The Detroit Police Department discovered seven young children, unbathed and unfed, living amid feces, a rotting dog carcass and two guns.
The Detroit Police Department recently entered a downtown home they believed to be abandoned looking for drug paraphernalia and made a shocking discovery. Instead of finding evidence of drug abuse, they discovered seven young children, unbathed and unfed, living amid feces, a rotting dog carcass and two guns. There was no heat or no running water in the home and there were no beds for the children, ages 9 months old to 9 years, to sleep in. The home was left in disarray with piles of clutter and debris lining the walls, and glass missing from most of the windows. Investigators said the horrific scene was the one of the worst cases of child neglect they’d seen in nearly thirty years.
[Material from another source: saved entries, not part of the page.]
## src/rtl/fir_pkg.sv

```systemverilog
package fir_pkg;
    // Number of coefficient taps in the transposed chain.
    localparam int NTAPS = 3;
    // Extra accumulator bits above the raw product width.
    localparam int GUARD_BITS = 2;
endpackage

```

## src/rtl/fir_tap_mult.sv

```systemverilog
module fir_tap_mult #(
    parameter int XW    = 12,
    parameter int CW    = 10,
    parameter int PW    = 24,
    parameter bit SPLIT = 1'b0
) (
    input  logic                 clk,
    input  logic                 rst,
    input  logic                 en,
    input  logic signed [XW-1:0] x,
    input  logic signed [CW-1:0] c,
    output logic        [PW-1:0] prod
);
    localparam int FW = XW + CW;
    localparam int LO = CW / 2;
    localparam int HI = CW - LO;
    localparam int LW = XW + LO + 1;
    localparam int HW = XW + HI;

    // Direct full product, used for the plain path and as a reference.
    logic signed [FW-1:0] x_full, c_full, full_prod;
    logic signed [PW-1:0] full_ref;

    always_comb begin
        x_full    = {{(FW-XW){x[XW-1]}}, x};
        c_full    = {{(FW-CW){c[CW-1]}}, c};
        full_prod = x_full * c_full;
        full_ref  = {{(PW-FW){full_prod[FW-1]}}, full_prod};
    end

    generate
        if (SPLIT) begin : g_split
            logic signed [LW-1:0] x_lo, c_lo, lo_c, lo_q;
            logic signed [HW-1:0] x_hi, c_hi, hi_c, hi_q;
            logic signed [PW-1:0] lo_ext, hi_ext;

            always_comb begin
                x_lo = {{(LW-XW){x[XW-1]}}, x};
                c_lo = {{(LW-LO){1'b0}}, c[LO-1:0]};
                lo_c = x_lo * c_lo;
                x_hi = {{(HW-XW){x[XW-1]}}, x};
                c_hi = {{(HW-HI){c[CW-1]}}, c[CW-1:LO]};
                hi_c = x_hi * c_hi;
            end

            // First half: two partial products held in registers.
            always_ff @(posedge clk) begin
                if (rst) begin
                    lo_q <= '0;
                    hi_q <= '0;
                end else if (en) begin
                    lo_q <= lo_c;
                    hi_q <= hi_c;
                end
            end

            // Second half: shift and merge.
            always_comb begin
                lo_ext = {{(PW-LW){lo_q[LW-1]}}, lo_q};
                hi_ext = {{(PW-HW){hi_q[HW-1]}}, hi_q};
                prod   = (hi_ext <<< LO) + lo_ext;
            end


            split_product_chk: assert property (@(posedge clk) disable iff (rst)
                en |=> (prod == $past(full_ref)));
        end else begin : g_plain
            assign prod = full_ref;


            zero_operand_chk: assert property (@(posedge clk) disable iff (rst)
                (en && (x == '0 || c == '0)) |-> (prod == '0));
        end
    endgenerate
endmodule

```

## src/rtl/fir_sum_chain.sv

```systemverilog
module fir_sum_chain
    import fir_pkg::*;
#(
    parameter int PW = 24
) (
    input  logic                        clk,
    input  logic                        rst,
    input  logic                        en,
    input  logic [NTAPS-1:0][PW-1:0]    prods,
    output logic [PW-1:0]               acc
);
    // st[0] is the output sum, st[NTAPS-1] holds the oldest tap product.
    logic [NTAPS-1:0][PW-1:0] st;
    logic [NTAPS-1:0][PW-1:0] upstream;
    logic [NTAPS-1:0][PW-1:0] nxt;

    assign upstream = {{PW{1'b0}}, st[NTAPS-1:1]};

    always_comb begin
        for (int k = 0; k < NTAPS; k++) begin
            nxt[k] = prods[k] + upstream[k];
        end
    end

    always_ff @(posedge clk) begin
        if (rst) begin
            st <= '0;
        end else if (en) begin
            st <= nxt;
        end
    end

    assign acc = st[0];


    history_hold_chk: assert property (@(posedge clk) disable iff (rst)
        !en |=> $stable(st));


    output_hold_chk: assert property (@(posedge clk) disable iff (rst)
        !en |=> $stable(acc));


    chain_clear_chk: assert property (@(posedge clk)
        rst |=> (st == '0));
endmodule

```

## src/rtl/transposed_fir.sv

```systemverilog
module transposed_fir
    import fir_pkg::*;
#(
    parameter int XW         = 12,
    parameter int CW         = 10,
    parameter int OUT_SHIFT  = 4,
    parameter bit FINE_GRAIN = 1'b0,
    localparam int ACCW      = XW + CW + GUARD_BITS,
    localparam int YW        = ACCW - OUT_SHIFT
) (
    input  logic                 clk,
    input  logic                 rst,
    input  logic                 in_valid,
    input  logic signed [XW-1:0] x_in,
    input  logic signed [CW-1:0] h0,
    input  logic signed [CW-1:0] h1,
    input  logic signed [CW-1:0] h2,
    output logic                 y_valid,
    output logic signed [YW-1:0] y_out
);
    logic [NTAPS-1:0][CW-1:0]   coefs;
    logic [NTAPS-1:0][ACCW-1:0] prods;
    logic [ACCW-1:0]            acc;
    logic                       chain_en;
    logic                       trunc_unused;

    assign coefs = {h2, h1, h0};

    // Broadcast: the same sample reaches every tap multiplier.
    generate
        for (genvar t = 0; t < NTAPS; t++) begin : g_tap
            fir_tap_mult #(
                .XW(XW), .CW(CW), .PW(ACCW), .SPLIT(FINE_GRAIN)
            ) u_mul (
                .clk(clk), .rst(rst), .en(in_valid),
                .x(x_in), .c(coefs[t]), .prod(prods[t])
            );
        end

        if (FINE_GRAIN) begin : g_fg_valid
            logic stage_valid;
            always_ff @(posedge clk) begin
                if (rst) stage_valid <= 1'b0;
                else     stage_valid <= in_valid;
            end
            assign chain_en = stage_valid;


            fg_first_stage_chk: assert property (@(posedge clk) disable iff (rst)
                in_valid |=> stage_valid);

            fg_latency_chk: assert property (@(posedge clk) disable iff (rst)
                stage_valid |=> y_valid);

            fg_idle_chk: assert property (@(posedge clk) disable iff (rst)
                !stage_valid |=> !y_valid);
        end else begin : g_plain_valid
            assign chain_en = in_valid;


            plain_latency_chk: assert property (@(posedge clk) disable iff (rst)
                in_valid |=> y_valid);

            plain_idle_chk: assert property (@(posedge clk) disable iff (rst)
                !in_valid |=> !y_valid);
        end
    endgenerate

    fir_sum_chain #(.PW(ACCW)) u_chain (
        .clk(clk), .rst(rst), .en(chain_en), .prods(prods), .acc(acc)
    );

    always_ff @(posedge clk) begin
        if (rst) y_valid <= 1'b0;
        else     y_valid <= chain_en;
    end

    // Truncation only at the final output.
    assign y_out        = acc[OUT_SHIFT +: YW];
    assign trunc_unused = ^acc[OUT_SHIFT-1:0];


    reset_clear_chk: assert property (@(posedge clk)
        rst |=> (!y_valid && y_out == '0));
endmodule

```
Ultimately, police officers were able to locate and arrest the children’s 29 year old father on neglect charges, defined as “failure to provide adequate food, clothing, shelter, or medical care” to a child. The mother was apparently not charged in the case. There was another mysterious woman found in the home with the children at the time of the raid who refused to speak to investigators and her identity has yet to be revealed. All seven children were taken to a local hospital for a full examination and will be released into the custody of Child Protective Services. Next steps for care have yet to be determined.
Neighbors claimed to be unaware of what was going on inside of the home located in an area well known for drug related activity. However, a woman next door claims she spotted one of the children shirtless in a window a few weeks ago and was puzzled given the cold temperatures. Fox 2 New’s special interest reporter Amy Lange covered the story. “I seen a little boy,” the neighbor named Diana told her, “I don’t know how old has was, maybe about five or six, in the window. He had no shirt on and I just know it was cold that day. I just said, wow, but I didn’t know. I haven’t seen nobody in a while.”
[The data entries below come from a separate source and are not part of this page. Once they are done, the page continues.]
### config.mk
export PLATFORM = sky130hd
export DESIGN_NAME = usb_ep_ctl_bank
export DESIGN_NICKNAME = d
export VERILOG_FILES = /design/src/rtl/usb_ep_pkg.sv /design/src/rtl/usb_ep_regs.sv /design/src/rtl/usb_ep_fsm.sv /design/src/rtl/usb_ep_ctl_bank.sv
export SDC_FILE = /design/constraint.sdc
export NUM_CORES = 1
export LEC_CHECK = 0
export BUFFER_PORTS_ARGS = -buffer_cell sky130_fd_sc_hd__buf_2
export CAP_MARGIN = 20
export CORE_MARGIN = 2
export CORE_UTILIZATION = 38
export DETAILED_ROUTE_END_ITERATION = 16
export PLACE_DENSITY_LB_ADDON = 0.12
export SLEW_MARGIN = 20
export SYNTH_ARGS = -nofsm -noshare
export SYNTH_HDL_FRONTEND = slang
export SYNTH_SLANG_ARGS = --single-unit
### constraint.sdc
create_clock -name clk -period 1.7 [get_ports clk]
set_clock_uncertainty 0.1 [all_clocks]
set_input_delay 0.17 -clock clk [delete_from_list [all_inputs] [get_ports clk]]
set_output_delay 0.17 -clock clk [all_outputs]
set_load 0.01 [all_outputs]
### src/rtl/usb_ep_pkg.sv
package usb_ep_pkg;
    typedef enum logic [1:0] {
        HS_ACK   = 2'd0,
        HS_NAK   = 2'd1,
        HS_STALL = 2'd2,
        HS_DATA  = 2'd3
    } hs_code_t;

    typedef enum logic [1:0] {
        EP_IDLE,
        EP_TX_SEND,
        EP_TX_ACK,
        EP_RX_DATA
    } ep_state_t;

    localparam int BIT_LAST   = 6;
    localparam int BIT_STALL  = 5;
    localparam int BIT_TXRDY  = 4;
    localparam int BIT_ACK_SS = 3;
    localparam int BIT_ACK_RX = 1;
    localparam int BIT_ACK_TX = 0;
endpackage

### src/rtl/usb_ep_regs.sv
module usb_ep_regs
    import usb_ep_pkg::*;
(
    input  logic       clk,
    input  logic       rst_n,
    input  logic       wr_en,
    input  logic [7:0] wdata,
    input  logic       hw_tx_clr,
    input  logic       set_tx_done,
    input  logic       set_rx_out,
    input  logic       set_stall,
    input  logic       irq_en,
    output logic       force_stall,
    output logic       tx_rdy,
    output logic       tx_done,
    output logic       rx_out,
    output logic       stall_sent,
    output logic       irq,
    output logic [7:0] rd_byte
);
    logic last_pkt;
    logic unused_bits;

    assign unused_bits = ^{wdata[7], wdata[2]};

    always_ff @(posedge clk) begin
        if (!rst_n) begin
            last_pkt    <= 1'b0;
            force_stall <= 1'b0;
            tx_rdy      <= 1'b0;
            tx_done     <= 1'b0;
            rx_out      <= 1'b0;
            stall_sent  <= 1'b0;
        end else begin
            if (wr_en) begin
                last_pkt    <= wdata[BIT_LAST];
                force_stall <= wdata[BIT_STALL];
                tx_rdy      <= wdata[BIT_TXRDY];
            end else if (hw_tx_clr) begin
                tx_rdy <= 1'b0;
            end
            // hardware set dominates a same-cycle acknowledge
            tx_done    <= set_tx_done | (tx_done    & ~(wr_en & wdata[BIT_ACK_TX]));
            rx_out     <= set_rx_out  | (rx_out     & ~(wr_en & wdata[BIT_ACK_RX]));
            stall_sent <= set_stall   | (stall_sent & ~(wr_en & wdata[BIT_ACK_SS]));
        end
    end

    assign irq     = tx_done & irq_en;
    assign rd_byte = {1'b0, last_pkt, force_stall, tx_rdy, 4'b0000};
endmodule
Last year, the Detroit Free Press reported that the number of abused and neglected children in the state of Michigan had risen to its highest level in 25 years, with nearly 250,000 area homes investigated and approximately 35,000 confirmed victims over a twelve month span. Eight Michigan counties had abuse and neglect rates that were twice as high as the state’s overall average with Detroit and St. Clair counties topping the list. Drug use in the same counties has also reached an all time high, which more and more homes becoming hubs for use and later left abandoned. Michigan Department of Health and Human Services has created a Governor’s Task Force on Child Abuse and Neglect “committed to creating positive change in the child welfare system”. The task force holds regularly scheduled quarterly meetings and “encourages innovative programs, develops protocols, provides training and education, and proposes legislation to enhance Michigan’s response to child abuse and neglect”. More information on the case of the seven abandoned children is expected to be released in the coming weeks.